I’m reminded of a friend in grad school who created an idealized version of some field theory problems, axiomatized it, and was demonstrating the resulting system had all sorts of really useful properties. Then his adviser showed him that the only field theory that satisfied his axioms was the trivial field theory…
While this is true in math, it’s not necessarily true in computer science, where we need constructive reasoning, but the “idealized general case” can often include paradoxical conditions such as “the agent possesses perfect information and full certainty about all aspects of its own world-model, including of itself, but still can reason coherently about counterfactuals regarding even itself.” Such a creature not only doesn’t make intuitive sense, it’s basically Laplace’s Demon: a walking paradox itself.

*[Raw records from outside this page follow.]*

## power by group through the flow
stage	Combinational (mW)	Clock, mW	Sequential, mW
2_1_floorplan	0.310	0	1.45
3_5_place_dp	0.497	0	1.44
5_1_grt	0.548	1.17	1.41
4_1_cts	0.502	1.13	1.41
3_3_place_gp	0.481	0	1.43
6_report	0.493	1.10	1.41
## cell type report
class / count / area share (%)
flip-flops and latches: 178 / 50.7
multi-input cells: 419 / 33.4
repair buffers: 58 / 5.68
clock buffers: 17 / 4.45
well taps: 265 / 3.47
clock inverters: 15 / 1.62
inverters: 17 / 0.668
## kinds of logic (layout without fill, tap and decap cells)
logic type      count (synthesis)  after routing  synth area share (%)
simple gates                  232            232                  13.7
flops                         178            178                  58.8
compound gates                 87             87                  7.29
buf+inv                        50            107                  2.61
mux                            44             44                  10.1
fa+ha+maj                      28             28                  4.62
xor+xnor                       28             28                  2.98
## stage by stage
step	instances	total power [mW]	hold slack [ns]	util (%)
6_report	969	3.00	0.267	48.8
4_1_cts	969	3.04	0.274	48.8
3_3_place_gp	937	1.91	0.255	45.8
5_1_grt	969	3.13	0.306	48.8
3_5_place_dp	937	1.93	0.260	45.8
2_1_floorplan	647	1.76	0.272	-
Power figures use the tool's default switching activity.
<file path="src/rtl/lc3b_fetch_line_buffer_pkg.sv">
// Shared types for the LC-3b fetch line buffer: bus/word types, line tag,
// fetch FSM states and line geometry.
package lc3b_fetch_line_buffer_pkg;

   typedef logic [15:0]  lc3b_word;
   typedef logic [127:0] lc3b_datbus;
   typedef logic [11:0]  lc3b_line_tag;

   typedef enum bit {if_idle, if_miss} lc3b_if_state;

   // A 128-bit line holds eight 16-bit instruction words.
   localparam int LINE_WORDS = 8;

endpackage

</file>
<file path="src/rtl/lc3b_fetch_line_buffer_word_sel.sv">
// Combinational word selector: picks one 16-bit word out of a 128-bit line.
// Word i occupies bits [16*i+15:16*i].
module lc3b_line_word_sel
   import lc3b_fetch_line_buffer_pkg::*;
(
   input  lc3b_datbus                      line,
   input  logic [$clog2(LINE_WORDS)-1:0]   index,
   output lc3b_word                        word
);

   // Index scaled by 16 selects the word's starting bit.
   always_comb begin
      word = line[{index, 4'b0000} +: 16];
   end

endmodule

</file>
<file path="src/rtl/lc3b_fetch_line_buffer.sv">
// LC-3b fetch stage with a one-entry line buffer.
// Holds the most recent I-cache line, streams one instruction per cycle into a
// registered IF/ID output under decode stall, and refills the buffer through a
// two-state request FSM. A redirect reloads the PC but never aborts an
// outstanding line request; the fill still lands and hit is re-evaluated.
module lc3b_fetch_line_buffer
   import lc3b_fetch_line_buffer_pkg::*;
#(
   parameter logic [15:0] RESET_PC = 16'h0000
)
(
   input  logic          clk,
   input  logic          rst,
   output logic          icache_read,
   output logic [15:0]   icache_address,
   input  logic [127:0]  icache_rdata,
   input  logic          icache_resp,
   input  logic          redirect,
   input  logic [15:0]   redirect_pc,
   input  logic          stall,
   output logic          if_valid,
   output logic [15:0]   if_instr,
   output logic [15:0]   if_pc,
   output logic [15:0]   if_pc_plus2
);

   localparam logic [15:0] RESET_PC_ALIGNED = RESET_PC & 16'hFFFE;

   logic [15:0]   pc_r;
   lc3b_datbus    line_buf_r;
   lc3b_line_tag  line_tag_r;
   logic          line_valid_r;
   lc3b_line_tag  req_tag_r;
   lc3b_if_state  state_r;

   logic          hit_s;
   logic          advance_s;
   lc3b_word      word_s;

   lc3b_line_word_sel u_word_sel (
      .line  (line_buf_r),
      .index (pc_r[3:1]),
      .word  (word_s)
   );

   // Hit against the buffered line and IF/ID acceptance.
   always_comb begin
      hit_s     = line_valid_r && (line_tag_r == pc_r[15:4]);
      advance_s = !if_valid || !stall;
   end

   // The request interface comes straight from the FSM and request-tag flops.
   assign icache_read    = (state_r == if_miss);
   assign icache_address = {req_tag_r, 4'b0000};

   // PC and IF/ID register: reset, then redirect, then normal streaming.
   always_ff @(posedge clk) begin
      if (rst) begin
         pc_r        <= RESET_PC_ALIGNED;
         if_valid    <= 1'b0;
         if_instr    <= 16'h0000;
         if_pc       <= 16'h0000;
         if_pc_plus2 <= 16'h0000;
      end else if (redirect) begin
         // Flush: drop the held instruction even when decode is stalled.
         pc_r     <= redirect_pc & 16'hFFFE;
         if_valid <= 1'b0;
      end else if (advance_s) begin
         if (hit_s) begin
            if_instr    <= word_s;
            if_pc       <= pc_r;
            if_pc_plus2 <= pc_r + 16'd2;
            if_valid    <= 1'b1;
            pc_r        <= pc_r + 16'd2;
         end else begin
            if_valid    <= 1'b0;
         end
      end
   end

   // Line request FSM and line buffer fill.
   always_ff @(posedge clk) begin
      if (rst) begin
         state_r      <= if_idle;
         req_tag_r    <= 12'h000;
         line_buf_r   <= 128'h0;
         line_tag_r   <= 12'h000;
         line_valid_r <= 1'b0;
      end else begin
         case (state_r)
            if_idle: begin
               // Misses launch even while decode is stalled; responses in IDLE are dropped.
               if (!hit_s && !redirect) begin
                  req_tag_r <= pc_r[15:4];
                  state_r   <= if_miss;
               end
            end
            if_miss: begin
               if (icache_resp) begin
                  line_buf_r   <= icache_rdata;
                  line_tag_r   <= req_tag_r;
                  line_valid_r <= 1'b1;
                  state_r      <= if_idle;
               end
            end
            default: begin
               state_r <= if_idle;
            end
         endcase
      end
   end

endmodule
</file>
**src/rtl/clock_pkg.sv**
```systemverilog
// Shared encodings and limits for the clock setting controller.
package clock_pkg;

    typedef enum logic [1:0] {
        ST_IDLE     = 2'd0,
        ST_SET_HOUR = 2'd1,
        ST_SET_MIN  = 2'd2,
        ST_SET_SEC  = 2'd3
    } state_t;

    localparam logic [1:0] FIELD_NONE = 2'd0;
    localparam logic [1:0] FIELD_HOUR = 2'd1;
    localparam logic [1:0] FIELD_MIN  = 2'd2;
    localparam logic [1:0] FIELD_SEC  = 2'd3;

    localparam logic [5:0] HOUR_MAX   = 6'd23;
    localparam logic [5:0] MINSEC_MAX = 6'd59;

    // One wrapping step up or down within 0..max.
    function automatic logic [5:0] step_wrap(input logic [5:0] value,
                                             input logic [5:0] max,
                                             input logic       up);
        if (up)
            return (value >= max) ? 6'd0 : value + 6'd1;
        else
            return (value == 6'd0) ? max : value - 6'd1;
    endfunction

endpackage

```
**src/rtl/button_debouncer.sv**
```systemverilog
// Two-flop synchronizer, counting debouncer and one-cycle press pulse for one button.
module button_debouncer #(
    parameter int DEBOUNCE_CYCLES = 50000
) (
    input  logic clk,
    input  logic reset,
    input  logic btn,
    output logic level,
    output logic press
);
    localparam int CNT_W = $clog2(DEBOUNCE_CYCLES + 1);

    logic [1:0]       sync;
    logic [CNT_W-1:0] cnt;

    always_ff @(posedge clk) begin
        if (reset) begin
            sync  <= '0;
            level <= 1'b0;
            press <= 1'b0;
            cnt   <= '0;
        end else begin
            sync  <= {sync[0], btn};
            press <= 1'b0;
            if (sync[1] == level) begin
                cnt <= '0;
            end else if (cnt == CNT_W'(DEBOUNCE_CYCLES - 1)) begin
                // press rises together with the level
                level <= sync[1];
                press <= sync[1];
                cnt   <= '0;
            end else begin
                cnt <= cnt + CNT_W'(1);
            end
        end
    end

endmodule

```
**src/rtl/clock_setter.sv**
```systemverilog
// Three-button time editor: mode walks hour/min/sec fields, inc/dec edit, load on exit.
// Optional auto-repeat while inc/dec is held: define CLOCK_SETTER_AUTOREPEAT_EN.
//   state       | meaning
//   ST_IDLE     | not editing, set_* held
//   ST_SET_HOUR | editing hours
//   ST_SET_MIN  | editing minutes
//   ST_SET_SEC  | editing seconds; next mode press loads
module clock_setter
    import clock_pkg::*;
#(
    parameter int DEBOUNCE_CYCLES = 50000,
    parameter int TIMEOUT_CYCLES  = 50000000,
    parameter int REPEAT_CYCLES   = 12500000
) (
    input  logic       clk,
    input  logic       reset,
    input  logic       btn_mode,
    input  logic       btn_inc,
    input  logic       btn_dec,
    input  logic [4:0] cur_hours,
    input  logic [5:0] cur_minutes,
    input  logic [5:0] cur_seconds,
    output logic [4:0] set_hours,
    output logic [5:0] set_minutes,
    output logic [5:0] set_seconds,
    output logic       load,
    output logic       setting,
    output logic [1:0] field_sel
);
    localparam int TMO_W = $clog2(TIMEOUT_CYCLES + 1);

    state_t     state;
    logic       mode_level, inc_level, dec_level;
    logic       mode_press, inc_press, dec_press, press_any;
    logic       rep_up, rep_dn, edit_en, edit_up;
    logic [5:0] hour_step, min_step, sec_step;
    logic       unused_levels;

    logic [TMO_W-1:0] tmo_cnt;
    logic             tmo_hit;

    button_debouncer #(.DEBOUNCE_CYCLES(DEBOUNCE_CYCLES)) u_db_mode (
        .clk(clk), .reset(reset), .btn(btn_mode), .level(mode_level), .press(mode_press));
    button_debouncer #(.DEBOUNCE_CYCLES(DEBOUNCE_CYCLES)) u_db_inc (
        .clk(clk), .reset(reset), .btn(btn_inc), .level(inc_level), .press(inc_press));
    button_debouncer #(.DEBOUNCE_CYCLES(DEBOUNCE_CYCLES)) u_db_dec (
        .clk(clk), .reset(reset), .btn(btn_dec), .level(dec_level), .press(dec_press));

    assign press_any = mode_press | inc_press | dec_press;
    assign tmo_hit   = (tmo_cnt == TMO_W'(TIMEOUT_CYCLES - 1));

    always_ff @(posedge clk) begin
        if (reset)
            tmo_cnt <= '0;
        else if (state == ST_IDLE || press_any || tmo_hit)
            tmo_cnt <= '0;
        else
            tmo_cnt <= tmo_cnt + TMO_W'(1);
    end

`ifdef CLOCK_SETTER_AUTOREPEAT_EN
    localparam int REP_W = $clog2(REPEAT_CYCLES + 1);

    logic [REP_W-1:0] rep_cnt;
    logic             rep_hit, excl_up, excl_dn;

    assign excl_up = inc_level & ~dec_level;
    assign excl_dn = dec_level & ~inc_level;
    assign rep_hit = (rep_cnt == REP_W'(REPEAT_CYCLES - 1));

    always_ff @(posedge clk) begin
        if (reset)
            rep_cnt <= '0;
        else if (state == ST_IDLE || press_any || !(excl_up || excl_dn) || rep_hit)
            rep_cnt <= '0;
        else
            rep_cnt <= rep_cnt + REP_W'(1);
    end

    assign rep_up        = (state != ST_IDLE) & excl_up & rep_hit;
    assign rep_dn        = (state != ST_IDLE) & excl_dn & rep_hit;
    assign unused_levels = mode_level;
`else
    assign rep_up        = 1'b0;
    assign rep_dn        = 1'b0;
    assign unused_levels = ^{mode_level, inc_level, dec_level};
`endif

    // Real presses take precedence; repeats only fire on press-free cycles.
    assign edit_en = (inc_press ^ dec_press) | (~press_any & (rep_up | rep_dn));
    assign edit_up = press_any ? inc_press : rep_up;

    always_comb begin
        hour_step = step_wrap({1'b0, set_hours}, HOUR_MAX, edit_up);
        min_step  = step_wrap(set_minutes, MINSEC_MAX, edit_up);
        sec_step  = step_wrap(set_seconds, MINSEC_MAX, edit_up);
    end

    always_ff @(posedge clk) begin
        if (reset) begin
            state       <= ST_IDLE;
            set_hours   <= '0;
            set_minutes <= '0;
            set_seconds <= '0;
            load        <= 1'b0;
            setting     <= 1'b0;
            field_sel   <= FIELD_NONE;
        end else begin
            load <= 1'b0;
            if (state == ST_IDLE) begin
                if (mode_press) begin
                    set_hours   <= cur_hours;
                    set_minutes <= cur_minutes;
                    set_seconds <= cur_seconds;
                    state       <= ST_SET_HOUR;
                    setting     <= 1'b1;
                    field_sel   <= FIELD_HOUR;
                end
            end else if (mode_press) begin
                case (state)
                    ST_SET_HOUR: begin
                        state     <= ST_SET_MIN;
                        field_sel <= FIELD_MIN;
                    end
                    ST_SET_MIN: begin
                        state     <= ST_SET_SEC;
                        field_sel <= FIELD_SEC;
                    end
                    default: begin
                        state     <= ST_IDLE;
                        setting   <= 1'b0;
                        field_sel <= FIELD_NONE;
                        load      <= 1'b1;
                    end
                endcase
            end else if (tmo_hit && !press_any) begin
                state     <= ST_IDLE;
                setting   <= 1'b0;
                field_sel <= FIELD_NONE;
            end else if (edit_en) begin
                case (state)
                    ST_SET_HOUR: set_hours   <= hour_step[4:0];
                    ST_SET_MIN:  set_minutes <= min_step;
                    default:     set_seconds <= sec_step;
                endcase
            end
        end
    end

endmodule

```
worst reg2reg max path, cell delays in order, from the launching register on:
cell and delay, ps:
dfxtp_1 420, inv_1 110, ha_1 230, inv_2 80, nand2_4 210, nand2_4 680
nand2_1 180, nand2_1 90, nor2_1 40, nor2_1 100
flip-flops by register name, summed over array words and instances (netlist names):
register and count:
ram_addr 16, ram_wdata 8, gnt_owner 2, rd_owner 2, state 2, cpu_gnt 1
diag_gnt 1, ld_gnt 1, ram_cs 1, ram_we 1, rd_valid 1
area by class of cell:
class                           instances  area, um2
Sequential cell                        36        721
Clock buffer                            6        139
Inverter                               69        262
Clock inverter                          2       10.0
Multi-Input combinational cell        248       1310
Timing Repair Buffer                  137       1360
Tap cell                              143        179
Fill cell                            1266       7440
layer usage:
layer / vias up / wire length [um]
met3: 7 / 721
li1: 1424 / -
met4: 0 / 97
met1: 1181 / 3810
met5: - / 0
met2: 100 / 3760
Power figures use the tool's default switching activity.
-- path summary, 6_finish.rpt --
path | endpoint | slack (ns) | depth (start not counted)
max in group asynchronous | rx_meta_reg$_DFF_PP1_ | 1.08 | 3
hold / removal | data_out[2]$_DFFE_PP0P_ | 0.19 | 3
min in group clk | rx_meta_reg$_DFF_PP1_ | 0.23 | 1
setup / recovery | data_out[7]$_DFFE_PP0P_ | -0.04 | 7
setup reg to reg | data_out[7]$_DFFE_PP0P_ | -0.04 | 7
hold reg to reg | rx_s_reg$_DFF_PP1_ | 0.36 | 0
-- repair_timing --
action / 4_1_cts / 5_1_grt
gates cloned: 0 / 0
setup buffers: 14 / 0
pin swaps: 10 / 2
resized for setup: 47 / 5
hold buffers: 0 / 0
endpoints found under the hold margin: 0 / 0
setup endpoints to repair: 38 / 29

Right. MIRI’s most important paper to date, Definability of Truth in Probabilistic Logic, isn’t constructive either. However, you take what you can get.
It does depend on the problem domain a lot.
Sometimes the special case can be much easier than the fully general case, just as a DFA is a special case of a Turing Machine. In that respect, the constraints can make life a lot easier, in regards to proving certain properties about a DFA versus proving properties of an unconstrained TM.
Sometimes the special case can be harder, like going from “program a fully functional Operating System” to “program a fully functional OS which requires only 12MB of RAM”.
It’s correct that fully general cases can lead to impossibility results which noone should care about, since they wouldn’t translate to actually implemented systems, which break some (in any case unrealistic) “ideal” condition. We shouldn’t forget, after all, that no matter how powerful our future AI overlord will be, it can still be perfectly simulated by a finite state machine (no infinite tape in the real world).
(Interesting comment on Laplace’s demon. I wasn’t sure why you’d call it a walking paradox (as opposed to Maxwell’s, what is it with famous scientists and their demons anyways), but I see there’s a recent paywalled paper proving as much. Deutsch’s much older The Fabric or Reality has some cool stuff on that as well, not that I’ve read it in depth.)
I think there are two different kinds of constructivity being discussed here: regarding existence theorems and regarding the values of variables. We can afford to be nonconstructive about existence theorems, but if you want to characterize the value of a variable like “the optimal action for the agent to take”, your solution must necessarily be constructive in the sense of being algorithmic. You can say, “the action with the highest expected utility under the agent’s uncertainty at the time the action was calculated!”, but of course, that assumes that you know how to define and calculate expected utility, which, as the paper shows, you often don’t.
I brought up Laplace’s Demon because it seems to me like it might be possible to treat Omega as adversarial in the No Free Lunch sense, that it might be possible that any decision theory can be “broken” by some sufficiently perverse situation, when we make the paradoxical assumption that our agent has unlimited computing resources and our adversary has unlimited computing resources and we can reason perfectly about each-other (ie: that Omega is Laplace’s Demon but we can reason about Omega).
And that’s something that has happened, .or will happen, .or should happen? Well. It’s not something that has happened. The best .AI isn’t cut down ideal systems.
Negative results could be valuable but are far from guaranteed.